The birth of the plastic bag (blame Sweden)

Plus: the countries that have most refugees, hurricanes decade by decade, and Britain’s prehistoric monuments

12 September 2015

9:00 AM

12 September 2015

9:00 AM

Old bags

The government announced details of a compulsory 5p charge for single-use plastic bags in shops. Plastic bags have only been around since 1960, when they were first produced by the Swedish firm Akerlund and Rausing, later to give the world the Tetrapak. The first store to use them was Strom, a shoe-shop chain whose owner had complained paper bags were too weak. The first plastic bags had cord handles; a design with integral handle was patented in 1965 by the Swedish company Celloplast, which went on to enjoy a decade of monopoly.

Places of refuge

David Cameron said that Britain would take 20,000 more Syrian refugees over the next five years. According to UN High Commissioner for Refugees, the UK had a population of 126,055 in 2013, the 25th highest in the world. Who had the most?

No. of refugees
Pakistan 1.6 m
Iran 857,000
Lebanon 856,000
Jordan 641,000
Turkey 610,000
Kenya 534,000

 

% of overall population
Pakistan 0.8%
Iran 1.5%
Lebanon 19%
Jordan 10%
Turkey 0.8%
Kenya 1.1%

Winds of change


The Met Office wants to give names to Atlantic storms, as the US Weather Bureau has done with Caribbean storms since the 1950s. Does the number of hurricanes support the case that we are experiencing a more extreme climate?

Cat. 5 hurricanes
1930s 6
1940s 0
1950s 3
1960s 6
1970s 3
1980s 3
1990s 2
2000s 8
2010-2015 0

 

Cat. 4 and 5 hurricanes
1930s 16
1940s 10
1950s 16
1960s 15
1970s 8
1980s 10
1990s 14
2000s 23
2010-2015 7

Making prehistory

Archaeologists found 100 stones buried under 3ft of soil in Wiltshire which they believe made up a 4,500-year-old ‘super henge’. How many known prehistoric monuments are there in Britain?

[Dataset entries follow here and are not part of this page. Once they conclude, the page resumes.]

From an optimization exercise on the open Yosys and OpenROAD flow, aimed at small area and a short achievable clock period; shortcuts taken in it are not production practice.
Where RTL was checked, it was by simulation tests only, not by an equivalence proof against the original.
No activity file was given, so power comes from the tool's default toggle rates.

## ember
## divider
module divider
(
    input              clk,
    input              reset,
    input  [31:0]      A,
    input  [31:0]      B,
    input              start,
    input  [7:0]       Physical_address_in,
    input  [31:0]      PC_in,
    input              divider_op_in,
    output             divide_zero_exception,
    output [31:0]      Result,
    output [7:0]       Physical_address_out,
    output [31:0]      PC_out,
    output             done
);
    wire [31:0] x0 = A;
    wire [31:0] d0 = B;
    wire [33:0] e0 = {2'b0, B} + {1'b0, B, 1'b0};   
    wire        v0 = start;
    wire        op0 = divider_op_in;
    wire        z0 = (A != 32'd0) && (B == 32'd0);
    wire [7:0]  pa0 = Physical_address_in;
    wire [31:0] pc0 = PC_in;
    wire [31:0] x0_0 = x0;
    wire [1:0] s0_0_x = x0_0[31:30];
    wire [34:0] s0_0_m0 = 35'd0;
    wire [34:0] s0_0_m1 = {3'b0, d0};
    wire s0_0_h1 = ~|s0_0_m1[34:2];
    wire [1:0] s0_0_n1 = s0_0_m1[1:0];
    wire [1:0] s0_0_s1_g0 = s0_0_x & ~s0_0_n1;
    wire [1:0] s0_0_s1_p0 = ~(s0_0_x ^ s0_0_n1);
    wire [1:0] s0_0_s1_G0 = {s0_0_s1_g0[1:1], s0_0_s1_g0[0] | s0_0_s1_p0[0]};
    wire [1:0] s0_0_s1_P0 = s0_0_s1_p0;
    wire s0_0_s1_l0_1_g = s0_0_s1_G0[1] | (s0_0_s1_P0[1] & s0_0_s1_G0[0]);
  ...
Size in the first run: about 59,000 um^2 of cells after synthesis.
clock: 8.0 ns
lec_check: 0
abc_area: 1
cap_margin: 20
core_margin: 2
core_utilization: 40
cts_cluster_diameter: 60
cts_cluster_size: 20
gpl_timing_driven: 0
setup_slack_margin: 0.8
slew_margin: 20
run.sh (not shown) runs the stock make flow with config.mk's settings and CLKGATE_MAP_FILE= SYNTH_SCRIPT=/design/flow/synth_recipe.tcl, a recipe that flattens the netlist after the stock synthesis.
Per the final summary, ember finished and its layout is clean on timing, DRC and antenna.
Testbench counts of ember, summed over its fixed seeds: latency 120,000, ops 24,000.
Setup changes, ember to indigo
Settings: SETUP_SLACK_MARGIN now 0.1, was 0.8; CTS_CLUSTER_SIZE now 28, was 20; CTS_CLUSTER_DIAMETER now 100, was 60.
==> flow/flow/run.sh (new file) <==
#!/bin/bash
set -euo pipefail
export BUFFER_PORTS_ARGS="-buffer_cell sky130_fd_sc_hd__buf_2"
export RECOVER_POWER=100
bash standard.sh > standard.log 2>&1
==> flow/standard.sh (new file) <==
#!/bin/bash
# synth_recipe.tcl (not shown) runs the flow's synth.tcl, then flattens the netlist and writes it again
# the make line also repeats each setting of config.mk as NAME=value (left out here)
make -C /OpenROAD-flow-scripts/flow DESIGN_CONFIG=/design/flow/config.mk WORK_HOME=/design/flow/orfs CLKGATE_MAP_FILE= SYNTH_SCRIPT=/design/flow/synth_recipe.tcl "${@:-finish}"
removed: flow/run.sh
Findings:
- Minimum setup slack after placement deteriorates in indigo relative to ember.
- Detailed route, indigo vs ember: via total lower for indigo
- Re maximum fanout encountered on the critical timing path: indigo and ember aren't equal, and the lower value belongs to ember.
- On total chip power, indigo does better than ember.
- Comparing indigo and ember, the higher number of levels in the clock H-tree is on ember.
- Where final area is concerned, ember is outperformed by indigo.


divider, a different RTL version from the one above (not shown whole).
Size: about 59000 um2 of cells after synthesis.
Settings: LEC_CHECK=0, ABC_AREA=1, CAP_MARGIN=5, CORE_MARGIN=2, CORE_UTILIZATION=40, CTS_CLUSTER_DIAMETER=100, CTS_CLUSTER_SIZE=28, GPL_TIMING_DRIVEN=0, SETUP_SLACK_MARGIN=0.1, SLEW_MARGIN=5; clock period 8.0 ns.
standard.sh (not shown) runs the stock make flow with config.mk's settings and CLKGATE_MAP_FILE= SYNTH_SCRIPT=/design/flow/synth_recipe.tcl, a recipe that flattens the netlist after the stock synthesis.
==> flow/flow/run.sh <==
#!/bin/bash
set -euo pipefail
export BUFFER_PORTS_ARGS="-buffer_cell sky130_fd_sc_hd__buf_2"
export RECOVER_POWER=100
bash standard.sh > standard.log 2>&1
Testbench counts at the start, summed over its fixed seeds: latency 120,000, ops 24,000.
Then changed:
Settings changed: TNS_END_PERCENT from default to 60.
The new run finished with timing, DRC and antenna clean.
Die area stays the same.
Clock-buffer cell count is unchanged.
Fmax fell by 0.76%.
Power stays flat.
Cell area is about the same.
Then changed:
Settings changed: SETUP_SLACK_MARGIN 0.1 to default, TNS_END_PERCENT 60 to default.
Setup slack got worse by 0.0094 ns.
Die area does not change.
Wire length decreases by 0.46%.
Critical path depth goes up by 1.
Sequential power is about the same.
Area after synthesis does not change.
Sequential share of layout area increases by 0.12 points.
Synthesized cell count stays the same.
Power falls by 0.44%.


divider with an RTL version that a note above also has.
Size in the first run: about 7100 cells after synthesis, about 180 I/O pins, about 59000 sq um of cells after synthesis.
==> flow/design.v (excerpt) <==
module divider
(
    input              clk,
    input              reset,
    input  [31:0]      A,
    input  [31:0]      B,
    input              start,
    input  [7:0]       Physical_address_in,
    input  [31:0]      PC_in,
    input              divider_op_in,
    output             divide_zero_exception,
    output [31:0]      Result,
    output [7:0]       Physical_address_out,
    output [31:0]      PC_out,
    output             done
);
    wire [31:0] x0 = A;
    wire [31:0] d0 = B;
    wire [33:0] e0 = {2'b0, B} + {1'b0, B, 1'b0};   
    wire        v0 = start;
    wire        op0 = divider_op_in;
    wire        z0 = (A != 32'd0) && (B == 32'd0);
    wire [7:0]  pa0 = Physical_address_in;
    wire [31:0] pc0 = PC_in;
    wire [31:0] x0_0 = x0;
    wire [1:0] s0_0_x = x0_0[31:30];
    wire [34:0] s0_0_m0 = 35'd0;
    wire [34:0] s0_0_m1 = {3'b0, d0};
    wire s0_0_h1 = ~|s0_0_m1[34:2];
    wire [1:0] s0_0_n1 = s0_0_m1[1:0];
    wire [1:0] s0_0_s1_g0 = s0_0_x & ~s0_0_n1;
    wire [1:0] s0_0_s1_p0 = ~(s0_0_x ^ s0_0_n1);
    wire [1:0] s0_0_s1_G0 = {s0_0_s1_g0[1:1], s0_0_s1_g0[0] | s0_0_s1_p0[0]};
    wire [1:0] s0_0_s1_P0 = s0_0_s1_p0;
    wire s0_0_s1_l0_1_g = s0_0_s1_G0[1] | (s0_0_s1_P0[1] & s0_0_s1_G0[0]);
    wire s0_0_s1_l0_1_p = s0_0_s1_P0[1] & s0_0_s1_P0[0];
    wire s0_0_s1_co = s0_0_s1_l0_1_g;
    wire [1:0] s0_0_s1_cin = {s0_0_s1_G0[0], 1'b1};
  ...
Settings: LEC_CHECK=0, ABC_AREA=1, CAP_MARGIN=20, CORE_MARGIN=2, CORE_UTILIZATION=40, GPL_TIMING_DRIVEN=0, SLEW_MARGIN=20; clock period 8.0 ns.
run.sh (not shown) runs the stock make flow with config.mk's settings and CLKGATE_MAP_FILE= SYNTH_SCRIPT=/design/flow/synth_recipe.tcl, a recipe that flattens the netlist after the stock synthesis.
Stock flow here: none of the scripts above is used.
The baseline finished with timing, DRC and antenna clean.
Testbench counts at the start, summed over its fixed seeds: latency 120,000, ops 24,000.
Next try:
==> flow/flow/run.sh (new file) <==
#!/bin/bash
set -euo pipefail
export BUFFER_PORTS_ARGS="-buffer_cell sky130_fd_sc_hd__buf_2"
export RECOVER_POWER=100
bash standard.sh > standard.log 2>&1
==> flow/standard.sh (new file) <==
#!/bin/bash
# synth_recipe.tcl (not shown) runs the flow's synth.tcl, then flattens the netlist and writes it again
# the make line also repeats each setting of config.mk as NAME=value (left out here)
make -C /OpenROAD-flow-scripts/flow DESIGN_CONFIG=/design/flow/config.mk WORK_HOME=/design/flow/orfs CLKGATE_MAP_FILE= SYNTH_SCRIPT=/design/flow/synth_recipe.tcl "${@:-finish}"
--- a/flow/config.mk
+++ b/flow/config.mk
@@ -11,0 +12,2 @@
+export CTS_CLUSTER_DIAMETER = 100
+export CTS_CLUSTER_SIZE = 28
removed: flow/run.sh
After rerunning:
- The new run went through all stages and came out clean
- utilization goes down by 1.7 points
- count of clock-buffer cells in the layout came out lower by 67
- routed wire length goes up by about 0.7%
- via count drops by 1.4%
- area after synthesis does not change
Next try:
==> flow/flow/run.sh (replaced) <==
#!/bin/bash
set -euo pipefail
export BUFFER_PORTS_ARGS="-buffer_cell sky130_fd_sc_hd__buf_1"
export RECOVER_POWER=100

bash standard.sh > standard.log 2>&1
--- a/flow/config.mk
+++ b/flow/config.mk
@@ -9 +9 @@
-export CAP_MARGIN = 20
+export CAP_MARGIN = 5
@@ -15 +15,2 @@
-export SLEW_MARGIN = 20
+export SETUP_SLACK_MARGIN = 0.1
+export SLEW_MARGIN = 5
=>
- The changed run ran to the end with no violations
- power goes up by 0.42%
- sequential power hardly moves
- worst hold slack is worse by 0.010 ns
- clock skew goes up by 0.0052 ns
- final area goes up by 0.36%
- die area does not change
Next try:
==> flow/run.sh (new file) <==
#!/bin/bash
# synth_recipe.tcl (not shown) runs the flow's synth.tcl, then flattens the netlist and writes it again
# the make line also repeats each setting of config.mk as NAME=value (left out here)
make -C /OpenROAD-flow-scripts/flow DESIGN_CONFIG=/design/flow/config.mk WORK_HOME=/design/flow/orfs CLKGATE_MAP_FILE= SYNTH_SCRIPT=/design/flow/synth_recipe.tcl finish
--- a/flow/config.mk
+++ b/flow/config.mk
@@ -9 +9 @@
-export CAP_MARGIN = 5
+export CAP_MARGIN = 20
@@ -12,2 +12,2 @@
-export CTS_CLUSTER_DIAMETER = 100
-export CTS_CLUSTER_SIZE = 28
+export CTS_CLUSTER_DIAMETER = 80
+export CTS_CLUSTER_SIZE = 32
@@ -15,2 +15 @@
-export SETUP_SLACK_MARGIN = 0.1
-export SLEW_MARGIN = 5
+export SLEW_MARGIN = 20
removed: flow/flow/run.sh
removed: flow/standard.sh
The changed run completed with no timing, DRC or antenna violations.
First-iteration DRC count came out higher by 1.8%.
Total power rises by 5.6%.
Core utilization increases by 0.86 points.
Maximum frequency falls by 0.57%.
Clock power went up by 26%.
Register-to-register slack stays flat.
Wire length is lower by 1.4%.
Global-route usage falls by 0.31 points.
Sequential power hardly moves.
Area after synthesis does not change.
Next try:
--- a/flow/config.mk
+++ b/flow/config.mk
@@ -12,2 +12,2 @@
-export CTS_CLUSTER_DIAMETER = 80
-export CTS_CLUSTER_SIZE = 32
+export CTS_CLUSTER_DIAMETER = 60
+export CTS_CLUSTER_SIZE = 20
@@ -14,0 +15 @@
+export SETUP_SLACK_MARGIN = 0.4
What happened: The new run produced a clean layout; die area does not change; setup slack gets better by 0.33 ns; sequential power hardly moves; routed wire length grows by 2.8%; core utilization went up by 2.4 points.
Next try:
==> flow/flow/run.sh (new file) <==
#!/bin/bash
set -euo pipefail
export BUFFER_PORTS_ARGS="-buffer_cell sky130_fd_sc_hd__buf_2"
export RECOVER_POWER=100
bash standard.sh > standard.log 2>&1
==> flow/standard.sh (new file) <==
#!/bin/bash
# synth_recipe.tcl (not shown) runs the flow's synth.tcl, then flattens the netlist and writes it again
# the make line also repeats each setting of config.mk as NAME=value (left out here)
make -C /OpenROAD-flow-scripts/flow DESIGN_CONFIG=/design/flow/config.mk WORK_HOME=/design/flow/orfs CLKGATE_MAP_FILE= SYNTH_SCRIPT=/design/flow/synth_recipe.tcl "${@:-finish}"
--- a/flow/config.mk
+++ b/flow/config.mk
@@ -9 +9 @@
-export CAP_MARGIN = 20
+export CAP_MARGIN = 5
@@ -12,2 +12,3 @@
-export CTS_CLUSTER_DIAMETER = 60
-export CTS_CLUSTER_SIZE = 20
+export CTS_CLUSTER_DIAMETER = 100
+export CTS_CLUSTER_SIZE = 28
+export GPL_ROUTABILITY_DRIVEN = 0
@@ -15,2 +16,2 @@
-export SETUP_SLACK_MARGIN = 0.4
-export SLEW_MARGIN = 20
+export SETUP_SLACK_MARGIN = 0.1
+export SLEW_MARGIN = 5
removed: flow/run.sh
- maximum frequency shrinks by 3.3%
- routed wire length shrinks by about 2.8%
- register-to-register slack got worse by 0.26 ns
- core utilization shrinks by 3.3 points
- global-route usage shrinks by 0.69 points
- clock skew grows by 0.011 ns
- total power shrinks by 11%
- sequential power is about the same


## the baseline
divider, a different RTL version from the one above (not shown whole).
For scale: about 6800 cells after synthesis, ~760 flip-flops, roughly 180 I/O pins, roughly 0.057 mm2 of cells after synthesis.
// divider
module divider
(
    input              clk,
    input              reset,
    input  [31:0]      A,
    input  [31:0]      B,
    input              start,
    input  [7:0]       Physical_address_in,
    input  [31:0]      PC_in,
    input              divider_op_in,
    output             divide_zero_exception,
    output [31:0]      Result,
    output [7:0]       Physical_address_out,
    output [31:0]      PC_out,
    output             done
);
    wire [31:0] x0 = A;
    wire [31:0] d0 = B;
    wire [33:0] e0 = {2'b0, B} + {1'b0, B, 1'b0};   
    wire        v0 = start;
    wire        op0 = divider_op_in;
    wire        z0 = (A != 32'd0) && (B == 32'd0);
    wire [7:0]  pa0 = Physical_address_in;
    wire [31:0] pc0 = PC_in;
    wire [31:0] x0_0 = x0;
    wire [1:0] s0_0_x = x0_0[31:30];
    wire [34:0] s0_0_m0 = 35'd0;
    wire [34:0] s0_0_m1 = {3'b0, d0};
    wire s0_0_h1 = ~|s0_0_m1[34:2];
    wire [1:0] s0_0_n1 = s0_0_m1[1:0];
    wire [1:0] s0_0_s1_g0 = s0_0_x & ~s0_0_n1;
    wire [1:0] s0_0_s1_p0 = ~(s0_0_x ^ s0_0_n1);
    wire [1:0] s0_0_s1_G0 = {s0_0_s1_g0[1:1], s0_0_s1_g0[0] | s0_0_s1_p0[0]};
    wire [1:0] s0_0_s1_P0 = s0_0_s1_p0;
  ...
clock: 8.0 ns
lec_check: 0
abc_area: 1
cap_margin: 5
core_margin: 2
core_utilization: 40
cts_cluster_diameter: 100
cts_cluster_size: 28
gpl_timing_driven: 0
setup_slack_margin: 0.1
slew_margin: 5
standard.sh (not shown) runs the stock make flow with config.mk's settings and CLKGATE_MAP_FILE= SYNTH_SCRIPT=/design/flow/synth_recipe.tcl, a recipe that flattens the netlist after the stock synthesis.
==> flow/flow/run.sh <==
#!/bin/bash
set -euo pipefail
export BUFFER_PORTS_ARGS="-buffer_cell sky130_fd_sc_hd__buf_2"
export RECOVER_POWER=100
bash standard.sh > standard.log 2>&1
In the baseline the implementation ran to completion but is not tape-out ready, as the final checks report setup timing.
## Diff of input files: the candidate against the baseline
Settings: removing SETUP_SLACK_MARGIN (formerly 0.1); changing CAP_MARGIN from 5 to 20; removing CTS_CLUSTER_SIZE (formerly 28); changing SLEW_MARGIN from 5 to 20; removing CTS_CLUSTER_DIAMETER (formerly 100).
==> flow/run.sh (new file) <==
#!/bin/bash
# synth_recipe.tcl (not shown) runs the flow's synth.tcl, then flattens the netlist and writes it again
# the make line also repeats each setting of config.mk as NAME=value (left out here)
make -C /OpenROAD-flow-scripts/flow DESIGN_CONFIG=/design/flow/config.mk WORK_HOME=/design/flow/orfs CLKGATE_MAP_FILE= SYNTH_SCRIPT=/design/flow/synth_recipe.tcl finish
removed: flow/flow/run.sh
removed: flow/standard.sh
- The candidate — arrival time at the worst endpoint 0.18 ns higher, the baseline as reference
- Taking the baseline as the reference, in the candidate number of top-level pins comparable, worst hold slack saw a decrease, pre-CTS setup slack saw an increase, core occupancy in the finished layout increased by 1.5 points relative to the old numbers, clock latency on the worst-skew pair moved up.
- Where worst setup slack is concerned, the baseline is better than the candidate.
- The candidate against the baseline: clock skew shows an increase of 0.022 ns; final instance area shows an increase of about 3%; number of synthesized flops with an enable pin shows no meaningful change.
- Finished, but not clean: the candidate, with setup timing.
Function was not checked in any run of this note: the RTL went through the layout flow alone.


## north
RTL: one of the versions met above, not the one the previous note started from.
Size: ~7100 cells after synthesis, roughly 790 flip-flops, roughly 180 I/O pins, about 59000 µm² of cells after synthesis.
// divider
module divider
(
    input              clk,
    input              reset,
    input  [31:0]      A,
    input  [31:0]      B,
    input              start,
    input  [7:0]       Physical_address_in,
    input  [31:0]      PC_in,
    input              divider_op_in,
    output             divide_zero_exception,
    output [31:0]      Result,
    output [7:0]       Physical_address_out,
    output [31:0]      PC_out,
    output             done
);
Settings: LEC_CHECK=0, ABC_AREA=1, CAP_MARGIN=20, CORE_MARGIN=2, CORE_UTILIZATION=40, CTS_CLUSTER_SIZE=24, GPL_TIMING_DRIVEN=0, SLEW_MARGIN=20; clock period 8.0 ns.
run.sh (not shown) runs the stock make flow with config.mk's settings and CLKGATE_MAP_FILE= SYNTH_SCRIPT=/design/flow/synth_recipe.tcl, a recipe that flattens the netlist after the stock synthesis.
Stock flow here: none of the scripts above is used.
north | status: complete | timing, DRC, antenna: pass
Testbench counts of north, summed over its fixed seeds: latency 120,000, ops 24,000.
What south does differently from north at the input level:
Settings: CTS_CLUSTER_SIZE changed from 24 to 28; CTS_CLUSTER_DIAMETER newly set to 100.
--- outcome ---
[south vs north] share of cell area taken by flip-flops and latches: higher in south. Sort south and north by depth of the worst register-to-register path, ascending, and south comes first. Compared with north, in south highest achievable clock rate comparable, number of buffers added by the clock tree synthesis step went down by 42, logic gate share of total power shows an increase of 4.7 points, multi-input gate share of the layout cell area picked up an extra 1.1 points. Power, south vs north: down by a little under 10%. Relative to north, switching power as a share of total power has increased by 2.8 points in south.
### south -> east
Settings: CTS_CLUSTER_SIZE: 28 -> 20; CTS_CLUSTER_DIAMETER: 100 -> 60.
[summary]
Re data arrival time of the critical path: east is 2.19 ns up on south. When the final numbers for south and east were put side by side, the relative contribution of combinational cells to total power turned out to be smaller in east. Status: upper clock frequency limit parity (east, south). Comparing normalized max-slew margin for south and east, the bigger number came from east. Compare south and east | cell area higher: east.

1,300 stone circles (in British Isles), of which 76 are in England.

60 timber or pit circles (circular monuments whose edge was defined by wooden posts or by holes).

50 henges (defined as circles with a ditch inside an outer wall; Stonehenge is not now classed as a henge because its ditch lies outside its bank, a form more associated with forts).